Quanto sangue uma pessoa pode perder em um acidente grave?
Em acidentes graves com trauma múltiplo, a perda pode passar de 2 litros rapidamente, mais de 40% do volume total de um adulto, um quadro que já caracteriza choque hemorrágico e exige transfusão imediata para evitar risco de morte.
Trauma é uma das principais causas de necessidade urgente de transfusão de sangue, e entender a escala da perda ajuda a explicar por que hospitais de emergência precisam de acesso rápido a estoque de sangue disponível.
Classificação da perda de sangue por gravidade
| Classe de hemorragia | Volume perdido (adulto de 70 kg) | Quadro clínico |
|---|---|---|
| Classe I | até 750 ml | Sinais vitais praticamente normais |
| Classe II | 750 a 1.500 ml | Frequência cardíaca elevada, pressão ainda estável |
| Classe III | 1.500 a 2.000 ml | Queda de pressão, confusão mental |
| Classe IV | acima de 2.000 ml | Risco de morte iminente sem intervenção |
Por que acidente de trânsito é tão associado a essa necessidade
Fraturas de ossos longos, como fêmur, e lesões internas em órgãos como fígado e baço, comuns em acidentes automobilísticos graves, podem causar sangramento interno significativo que não é visível externamente, mas que reduz o volume circulante do mesmo jeito que um sangramento visível.
O protocolo de transfusão nesses casos é diferente do habitual
Sim. Casos de hemorragia grave costumam ativar o que os hospitais chamam de protocolo de transfusão maciça, uma rotina que agiliza a liberação de múltiplas bolsas de hemácias, plasma e plaquetas em proporção específica, sem esperar o processo normal de solicitação individual de cada componente.

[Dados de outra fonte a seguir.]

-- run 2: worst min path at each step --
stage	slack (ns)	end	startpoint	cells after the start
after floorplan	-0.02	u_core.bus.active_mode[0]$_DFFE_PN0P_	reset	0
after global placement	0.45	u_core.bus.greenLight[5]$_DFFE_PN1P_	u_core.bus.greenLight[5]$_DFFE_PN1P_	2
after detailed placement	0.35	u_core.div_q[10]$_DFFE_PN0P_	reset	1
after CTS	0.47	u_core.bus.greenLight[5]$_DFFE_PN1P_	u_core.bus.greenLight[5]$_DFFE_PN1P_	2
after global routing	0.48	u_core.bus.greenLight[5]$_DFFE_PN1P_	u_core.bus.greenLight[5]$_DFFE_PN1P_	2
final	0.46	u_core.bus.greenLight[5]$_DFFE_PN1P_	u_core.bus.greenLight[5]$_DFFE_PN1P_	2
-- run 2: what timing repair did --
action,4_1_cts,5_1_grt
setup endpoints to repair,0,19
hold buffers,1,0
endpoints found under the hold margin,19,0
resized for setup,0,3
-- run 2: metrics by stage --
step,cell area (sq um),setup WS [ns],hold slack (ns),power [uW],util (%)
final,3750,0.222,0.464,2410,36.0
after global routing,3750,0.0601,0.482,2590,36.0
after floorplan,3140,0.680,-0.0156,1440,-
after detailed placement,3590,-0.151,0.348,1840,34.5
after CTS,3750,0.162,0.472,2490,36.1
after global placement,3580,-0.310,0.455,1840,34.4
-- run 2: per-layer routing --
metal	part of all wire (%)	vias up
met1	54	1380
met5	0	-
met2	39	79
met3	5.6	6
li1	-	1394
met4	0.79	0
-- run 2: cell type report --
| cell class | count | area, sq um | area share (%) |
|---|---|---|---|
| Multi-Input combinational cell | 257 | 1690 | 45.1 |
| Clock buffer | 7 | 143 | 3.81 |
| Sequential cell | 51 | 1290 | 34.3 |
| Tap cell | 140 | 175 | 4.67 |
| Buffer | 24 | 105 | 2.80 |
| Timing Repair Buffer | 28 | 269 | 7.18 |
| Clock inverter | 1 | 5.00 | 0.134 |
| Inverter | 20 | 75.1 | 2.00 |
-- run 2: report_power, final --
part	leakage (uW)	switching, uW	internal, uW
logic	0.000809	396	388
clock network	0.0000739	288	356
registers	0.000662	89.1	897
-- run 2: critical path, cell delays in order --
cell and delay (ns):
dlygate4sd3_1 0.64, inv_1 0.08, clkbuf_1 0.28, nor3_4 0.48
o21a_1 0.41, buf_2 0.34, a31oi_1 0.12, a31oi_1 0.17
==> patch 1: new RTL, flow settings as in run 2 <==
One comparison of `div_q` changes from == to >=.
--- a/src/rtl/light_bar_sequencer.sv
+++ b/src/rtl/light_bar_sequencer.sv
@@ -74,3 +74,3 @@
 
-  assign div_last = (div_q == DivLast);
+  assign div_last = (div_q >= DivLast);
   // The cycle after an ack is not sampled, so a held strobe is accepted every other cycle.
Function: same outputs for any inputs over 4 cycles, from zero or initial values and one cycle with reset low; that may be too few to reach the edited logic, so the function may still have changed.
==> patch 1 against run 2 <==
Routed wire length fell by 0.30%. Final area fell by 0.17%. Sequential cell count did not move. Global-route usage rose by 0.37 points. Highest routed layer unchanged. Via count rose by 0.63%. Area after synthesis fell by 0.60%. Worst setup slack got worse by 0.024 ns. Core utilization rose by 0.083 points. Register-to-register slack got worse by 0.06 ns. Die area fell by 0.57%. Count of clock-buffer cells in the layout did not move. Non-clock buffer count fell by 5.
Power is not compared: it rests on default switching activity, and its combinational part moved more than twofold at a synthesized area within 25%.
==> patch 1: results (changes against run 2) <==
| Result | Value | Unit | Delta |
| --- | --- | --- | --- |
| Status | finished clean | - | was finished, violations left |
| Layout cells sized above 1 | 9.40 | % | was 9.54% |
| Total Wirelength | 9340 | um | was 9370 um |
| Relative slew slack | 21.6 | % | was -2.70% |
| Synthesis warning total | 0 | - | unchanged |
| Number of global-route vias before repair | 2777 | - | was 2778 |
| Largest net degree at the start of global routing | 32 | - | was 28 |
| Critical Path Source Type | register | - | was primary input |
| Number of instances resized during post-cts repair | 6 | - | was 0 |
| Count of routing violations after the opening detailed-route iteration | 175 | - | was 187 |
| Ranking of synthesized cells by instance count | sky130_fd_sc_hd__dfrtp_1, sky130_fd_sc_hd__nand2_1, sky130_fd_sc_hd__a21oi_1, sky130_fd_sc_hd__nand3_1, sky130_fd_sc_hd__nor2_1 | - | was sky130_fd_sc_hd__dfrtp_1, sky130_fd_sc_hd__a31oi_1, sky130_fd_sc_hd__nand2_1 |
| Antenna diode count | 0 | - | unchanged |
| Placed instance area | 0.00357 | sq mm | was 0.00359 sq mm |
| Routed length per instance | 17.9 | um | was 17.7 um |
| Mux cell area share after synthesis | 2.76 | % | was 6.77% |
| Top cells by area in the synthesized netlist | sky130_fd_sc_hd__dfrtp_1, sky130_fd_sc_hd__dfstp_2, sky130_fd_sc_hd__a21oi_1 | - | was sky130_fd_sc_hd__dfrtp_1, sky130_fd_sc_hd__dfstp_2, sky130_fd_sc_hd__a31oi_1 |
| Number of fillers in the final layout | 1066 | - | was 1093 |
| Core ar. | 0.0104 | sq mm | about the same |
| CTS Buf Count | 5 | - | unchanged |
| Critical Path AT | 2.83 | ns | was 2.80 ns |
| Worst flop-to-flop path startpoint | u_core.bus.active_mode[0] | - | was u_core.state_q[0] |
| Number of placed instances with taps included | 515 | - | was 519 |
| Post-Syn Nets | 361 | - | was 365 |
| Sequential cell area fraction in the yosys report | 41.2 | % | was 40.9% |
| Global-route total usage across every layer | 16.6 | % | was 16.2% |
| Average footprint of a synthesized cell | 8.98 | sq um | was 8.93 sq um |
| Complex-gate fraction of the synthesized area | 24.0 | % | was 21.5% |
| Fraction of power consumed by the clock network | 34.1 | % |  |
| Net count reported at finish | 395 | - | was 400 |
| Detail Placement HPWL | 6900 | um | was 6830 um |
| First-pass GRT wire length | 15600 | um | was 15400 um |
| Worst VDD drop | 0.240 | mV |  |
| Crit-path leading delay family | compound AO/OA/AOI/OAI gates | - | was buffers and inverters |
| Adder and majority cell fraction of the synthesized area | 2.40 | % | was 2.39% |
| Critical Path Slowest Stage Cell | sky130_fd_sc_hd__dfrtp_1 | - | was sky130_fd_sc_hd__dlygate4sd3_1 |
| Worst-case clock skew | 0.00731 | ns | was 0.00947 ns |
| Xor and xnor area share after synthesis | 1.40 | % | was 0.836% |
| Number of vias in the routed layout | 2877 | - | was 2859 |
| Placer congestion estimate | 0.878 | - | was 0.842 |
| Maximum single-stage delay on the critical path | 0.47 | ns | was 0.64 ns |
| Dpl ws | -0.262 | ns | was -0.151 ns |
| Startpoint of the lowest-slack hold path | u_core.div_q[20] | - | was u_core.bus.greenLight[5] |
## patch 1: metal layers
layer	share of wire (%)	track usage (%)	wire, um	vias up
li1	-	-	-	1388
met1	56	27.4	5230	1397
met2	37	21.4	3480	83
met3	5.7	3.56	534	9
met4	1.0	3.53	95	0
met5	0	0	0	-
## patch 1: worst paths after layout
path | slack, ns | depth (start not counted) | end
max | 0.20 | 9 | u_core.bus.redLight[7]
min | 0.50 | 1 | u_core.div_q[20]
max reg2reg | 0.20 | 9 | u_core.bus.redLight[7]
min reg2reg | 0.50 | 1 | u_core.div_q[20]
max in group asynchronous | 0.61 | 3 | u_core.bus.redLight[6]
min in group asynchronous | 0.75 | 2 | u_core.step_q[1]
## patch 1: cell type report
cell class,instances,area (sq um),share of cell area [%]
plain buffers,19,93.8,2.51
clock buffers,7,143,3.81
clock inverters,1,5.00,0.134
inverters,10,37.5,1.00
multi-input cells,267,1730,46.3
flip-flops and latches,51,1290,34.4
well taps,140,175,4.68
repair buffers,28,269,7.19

Isso significa que o corpo não sobrevive a essas perdas
Com atendimento médico rápido e transfusão adequada, sim, é possível sobreviver mesmo a perdas classificadas como classe III ou IV. É exatamente para esse tipo de cenário que hemocentros mantêm estoque de segurança, porque a diferença entre ter e não ter sangue disponível na hora certa pode ser a diferença entre vida e morte.